Youth Voter Participation

Download Youth Voter Participation PDF Online Free

Author :
Publisher :
ISBN 13 :
Total Pages : 116 pages
Book Rating : 4.F/5 ( download)

DOWNLOAD NOW!


Book Synopsis Youth Voter Participation by :

Download or read book Youth Voter Participation written by and published by . This book was released on 1999 with total page 116 pages. Available in PDF, EPUB and Kindle. Book excerpt: The importance of the youth vote to any democracy is central to this cross-cultural analysis of the unique role of elections—and the dangers of abstention—in a democratic society. Comparative data from the parliamentary elections of 15 European democracies illustrate the scope of the problem of low youth turnout, and analyses of the reasons for such negligible participation are presented. Specially commissioned interviews conducted in several countries worldwide bring the opinions and views of young people themselves into the study. Additionally, descriptions of specific programmes for increasing youth participation enacted in Chile, Russia, South Africa, and the United States and included, as are proposals for a variety of activities that governmental and nongovernmental organizations can use to draw young citizens into the electoral arena.

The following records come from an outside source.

--- src/mrd_consts.svh ---
`ifndef MRD_CONSTS_SVH
`define MRD_CONSTS_SVH

// memory organisation, sample i lives in bank i mod 7 at row i div 7
`define MRD_BANKS 7
`define MRD_ROW_W 9

// linear sample index and frame counters
`define MRD_ADDR_W 12

`define MRD_DATA_W 16 // per real / imaginary part

// frame configuration limits
`define MRD_MAX_FACTORS 6
`define MRD_MAX_PTS 2048

`endif

--- src/mrd_pkg.sv ---
`include "mrd_consts.svh"

package mrd_pkg;

	typedef enum logic [1:0] {
		st_idle       = 2'd0,
		st_sink       = 2'd1,
		st_wait_to_rd = 2'd2,
		st_source     = 2'd3
	} mrd_state_e;

	// one complex sample, re in the upper half
	typedef struct packed {
		logic signed [`MRD_DATA_W-1:0] re;
		logic signed [`MRD_DATA_W-1:0] im;
	} cplx_t;

	typedef logic [`MRD_BANKS-1:0] bank_en_t; // bit b selects bank b

	typedef logic [2:0] factor_t; // radix 2 to 5

endpackage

Electoral Politics and Africa's Urban Transition

Download Electoral Politics and Africa's Urban Transition PDF Online Free

Author :
Publisher : Cambridge University Press
ISBN 13 : 1108474950
Total Pages : 365 pages
Book Rating : 4.1/5 (84 download)

DOWNLOAD NOW!


Book Synopsis Electoral Politics and Africa's Urban Transition by : Noah L. Nathan

Download or read book Electoral Politics and Africa's Urban Transition written by Noah L. Nathan and published by Cambridge University Press. This book was released on 2019-02-28 with total page 365 pages. Available in PDF, EPUB and Kindle. Book excerpt: Explores the political impacts of ethnic diversity and the growth of the middle class in urban Africa.